This survival guide in probability and random processes eliminates the need to pore through several resources to find a certain formula or table. It offers a compendium of most distribution functions used by communication engineers, queuing theory specialists, signal processing engineers, biomedical engineers, physicists, and students.
Key topics covered include:
* Random variables and most of their frequently used discrete and continuous probability distribution functions
* Moments, transformations, and convergences of random variables
* Characteristic, generating, and moment-generating functions
* Computer generation of random variates
* Estimation theory and the associated orthogonality principle
* Linear vector spaces and matrix theory with vector and matrix differentiation concepts
* Vector random variables
* Random processes and stationarity concepts
* Extensive classification of random processes
* Random processes through linear systems and the associated Wiener and Kalman filters
* Application of probability in single photon emission tomography (SPECT)
More than 400 figures drawn to scale assist readers in understanding and applying theory. Many of these figures accompany the more than 300 examples given to help readers visualize how to solve the problem at hand. In many instances, worked examples are solved with more than one approach to illustrate how different probability methodologies can work for the same problem.
Several probability tables with accuracy up to nine decimal places are provided in the appendices for quick reference.
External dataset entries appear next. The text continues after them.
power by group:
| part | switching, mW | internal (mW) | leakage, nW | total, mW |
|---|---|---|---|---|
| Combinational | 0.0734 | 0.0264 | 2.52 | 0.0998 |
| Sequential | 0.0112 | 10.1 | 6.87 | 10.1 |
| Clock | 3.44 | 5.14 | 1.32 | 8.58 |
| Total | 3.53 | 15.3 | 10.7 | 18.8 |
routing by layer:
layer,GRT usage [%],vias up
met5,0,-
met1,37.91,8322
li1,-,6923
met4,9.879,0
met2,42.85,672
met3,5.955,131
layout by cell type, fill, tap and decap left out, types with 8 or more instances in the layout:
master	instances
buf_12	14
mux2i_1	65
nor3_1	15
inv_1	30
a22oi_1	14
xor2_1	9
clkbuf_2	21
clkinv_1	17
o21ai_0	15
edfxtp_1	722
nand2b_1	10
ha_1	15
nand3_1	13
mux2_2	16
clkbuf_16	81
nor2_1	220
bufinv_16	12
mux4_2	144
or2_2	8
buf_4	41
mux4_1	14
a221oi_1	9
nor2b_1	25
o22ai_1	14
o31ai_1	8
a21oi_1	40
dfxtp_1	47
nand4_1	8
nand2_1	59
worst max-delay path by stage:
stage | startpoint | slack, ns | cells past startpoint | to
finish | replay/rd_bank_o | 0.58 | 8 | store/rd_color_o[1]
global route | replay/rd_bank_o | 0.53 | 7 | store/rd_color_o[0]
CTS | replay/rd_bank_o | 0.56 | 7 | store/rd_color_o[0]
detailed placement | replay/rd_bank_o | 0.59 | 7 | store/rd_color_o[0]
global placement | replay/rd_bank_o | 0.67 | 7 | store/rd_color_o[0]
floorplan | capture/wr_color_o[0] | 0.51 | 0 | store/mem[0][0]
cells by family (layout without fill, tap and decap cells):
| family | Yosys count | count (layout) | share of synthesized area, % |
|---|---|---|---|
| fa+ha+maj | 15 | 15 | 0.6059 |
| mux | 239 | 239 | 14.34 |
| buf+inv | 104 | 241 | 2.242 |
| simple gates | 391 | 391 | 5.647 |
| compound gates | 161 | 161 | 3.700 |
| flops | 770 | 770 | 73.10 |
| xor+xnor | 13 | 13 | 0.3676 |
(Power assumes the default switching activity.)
**config.mk**
```make
export PLATFORM = sky130hd
export DESIGN_NAME = rom_access_fsm
export DESIGN_NICKNAME = d
export VERILOG_FILES = /design/src/rtl/cps_bus_config.svh /design/src/rtl/cps_bus_pkg.sv /design/src/rtl/rom_access_fsm.sv
export SDC_FILE = /design/constraint.sdc
export NUM_CORES = 1
export LEC_CHECK = 0
export ABC_AREA = 0
export BUFFER_PORTS_ARGS = -buffer_cell sky130_fd_sc_hd__buf_2
export CORE_AREA = 5 5 42 44
export DETAILED_ROUTE_END_ITERATION = 16
export DIE_AREA = 0 0 47 49
export PLACE_DENSITY_LB_ADDON = 0.05
export SLEW_MARGIN = 10
export SYNTH_ARGS = -nofsm -noshare
export SYNTH_HDL_FRONTEND = slang
export SYNTH_SLANG_ARGS = --single-unit
```
**constraint.sdc**
```tcl
create_clock -name clk_sys -period 1.2 [get_ports clk_sys]
set_clock_uncertainty 0.2 [all_clocks]
set_input_delay 0.12 -clock clk_sys [delete_from_list [all_inputs] [get_ports clk_sys]]
set_output_delay 0.12 -clock clk_sys [all_outputs]
set_load 0.05 [all_outputs]
```
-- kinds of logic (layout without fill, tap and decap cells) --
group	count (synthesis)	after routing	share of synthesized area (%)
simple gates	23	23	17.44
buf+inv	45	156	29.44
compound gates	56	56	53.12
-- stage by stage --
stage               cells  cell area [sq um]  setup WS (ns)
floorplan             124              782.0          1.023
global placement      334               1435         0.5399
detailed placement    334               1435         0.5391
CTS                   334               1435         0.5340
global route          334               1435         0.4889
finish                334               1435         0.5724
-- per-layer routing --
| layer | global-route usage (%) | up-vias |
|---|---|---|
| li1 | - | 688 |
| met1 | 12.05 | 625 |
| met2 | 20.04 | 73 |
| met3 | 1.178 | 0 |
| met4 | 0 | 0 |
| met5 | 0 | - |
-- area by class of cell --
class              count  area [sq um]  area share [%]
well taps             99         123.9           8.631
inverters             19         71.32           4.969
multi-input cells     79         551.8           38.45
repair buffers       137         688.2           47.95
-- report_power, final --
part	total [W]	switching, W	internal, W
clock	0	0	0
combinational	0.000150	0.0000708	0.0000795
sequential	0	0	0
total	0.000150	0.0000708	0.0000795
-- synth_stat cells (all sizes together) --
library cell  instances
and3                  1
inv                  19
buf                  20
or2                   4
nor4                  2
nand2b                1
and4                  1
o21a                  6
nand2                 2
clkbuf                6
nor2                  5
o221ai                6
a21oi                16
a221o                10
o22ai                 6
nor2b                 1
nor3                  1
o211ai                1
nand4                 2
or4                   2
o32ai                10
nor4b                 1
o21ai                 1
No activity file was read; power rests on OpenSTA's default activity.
## src/rtl/cps_bus_config.svh

```systemverilog
`ifndef CPS_BUS_CONFIG_SVH
`define CPS_BUS_CONFIG_SVH

//////////////////////////////
// address map, byte addresses
//////////////////////////////
`define ROM_LAST        24'h3FFFFF // program rom top
`define PLAYER_BASE     24'h800000 // 4 words of player ports
`define SERV_BASE       24'h800018 // coin / start / service
`define DIPA_BASE       24'h80001A
`define DIPB_BASE       24'h80001C
`define DIPC_BASE       24'h80001E
`define CPSA_BASE       24'h800100 // 32-word window
`define CPSB_BASE       24'h800140 // 32-word window
`define RAM_BASE        24'hFF0000 // 64KB up to top of space

// cps register layout, word offsets inside a window
`define CPSA_COUNT      18
`define CPSB_FIRST      5'd19      // layer control on the sf2 map
`define CPSB_COUNT      6
`define CPSB_ID_INDEX   5'd25
`define CPSB_ID_VALUE   16'h0401   // board id read by the game

// dip bytes, active low, all switches off
`define DIPA_VALUE      8'hFF      // 1 coin 1 credit, one slot
`define DIPB_VALUE      8'hFF      // normal difficulty
`define DIPC_VALUE      8'hFF      // game mode, no freeze, no flip

// timing
`define PHI1_SLOT       2'd1
`define PHI2_SLOT       2'd3
`define LINE_DIV_BIT    11
`define FRAME_DIV_BITS  20
`define UNMAPPED_WORD   16'hFFFF

`endif

```

## src/rtl/cps_bus_pkg.sv

```systemverilog
package cps_bus_pkg;

	//////////////////////////////
	// bus widths
	//////////////////////////////

	// data bus, both directions
	typedef logic [15:0] bus_word_t;

	// 68000 address, bits 23..1, no byte bit
	typedef logic [22:0] cpu_addr_t;

	// program rom word address, bits 20..1
	typedef logic [19:0] rom_addr_t;

	// work ram word address, bits 15..1
	typedef logic [14:0] ram_addr_t;

	// {upper, lower}, active high
	typedef logic [1:0] byte_en_t;

	// function code, 7 means interrupt ack
	typedef logic [2:0] fc_t;

	// word offset inside a cps window
	typedef logic [4:0] reg_index_t;

	// rom read sequencing
	typedef enum logic [1:0] {
		rom_idle, // waiting for an as_n fall
		rom_wait, // request out, no answer yet
		rom_done  // dtack low until as_n rises
	} rom_state_t;

endpackage

```

## src/rtl/video_reg_file.sv

```systemverilog
`timescale 1ns/100ps
`include "cps_bus_config.svh"

module video_reg_file (
	input  logic                   clk_sys,
	input  logic                   reset,
	input  cps_bus_pkg::cpu_addr_t cpu_addr,
	input  logic                   cpsa_sel,
	input  logic                   cpsb_sel,
	input  logic                   reg_wr,
	input  cps_bus_pkg::bus_word_t cpu_dout,
	output cps_bus_pkg::bus_word_t reg_rdata
);

	cps_bus_pkg::reg_index_t reg_idx;
	logic [2:0]              cpsb_slot; // 0..5 inside cps-b
	logic                    cpsa_hit;
	logic                    cpsb_hit;
	logic                    id_hit;
	cps_bus_pkg::bus_word_t  cpsa_regs [`CPSA_COUNT]; // obj, scroll, palette bases
	cps_bus_pkg::bus_word_t  cpsb_regs [`CPSB_COUNT]; // layer ctrl, prio masks, pal ctrl

	assign reg_idx   = cpu_addr[4:0]; // byte bits 5..1
	assign cpsb_slot = 3'(reg_idx - `CPSB_FIRST);
	assign cpsa_hit  = cpsa_sel && (reg_idx < `CPSA_COUNT);
	assign cpsb_hit  = cpsb_sel && (reg_idx >= `CPSB_FIRST)
		&& (reg_idx < `CPSB_FIRST + `CPSB_COUNT);
	assign id_hit    = cpsb_sel && (reg_idx == `CPSB_ID_INDEX);

	//////////////////////////////
	// writes, at the strobe clock
	//////////////////////////////
	always_ff @(posedge clk_sys or posedge reset) begin
		if (reset) begin
			for (int i = 0; i < `CPSA_COUNT; i++) cpsa_regs[i] <= '0;
			for (int i = 0; i < `CPSB_COUNT; i++) cpsb_regs[i] <= '0;
		end else if (reg_wr) begin
			if (cpsa_hit) cpsa_regs[reg_idx] <= cpu_dout;
			if (cpsb_hit) cpsb_regs[cpsb_slot] <= cpu_dout;
			// id word and holes drop the write
		end
	end

	// reads straight out of the array
	always_comb begin
		reg_rdata = `UNMAPPED_WORD;
		if (cpsa_hit)
			reg_rdata = cpsa_regs[reg_idx];
		else if (id_hit)
			reg_rdata = `CPSB_ID_VALUE;
		else if (cpsb_hit)
			reg_rdata = cpsb_regs[cpsb_slot];
	end

endmodule

```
A special feature is the graphical presentation of the commonly occurring Fourier transforms, where both time and frequency functions are drawn to scale.
This book is of particular value to undergraduate and graduate students in electrical, computer, and civil engineering, as well as students in physics and applied mathematics. Engineers, computer scientists, biostatisticians, and researchers in communications will also benefit from having a single resource to address most issues in probability and random processes.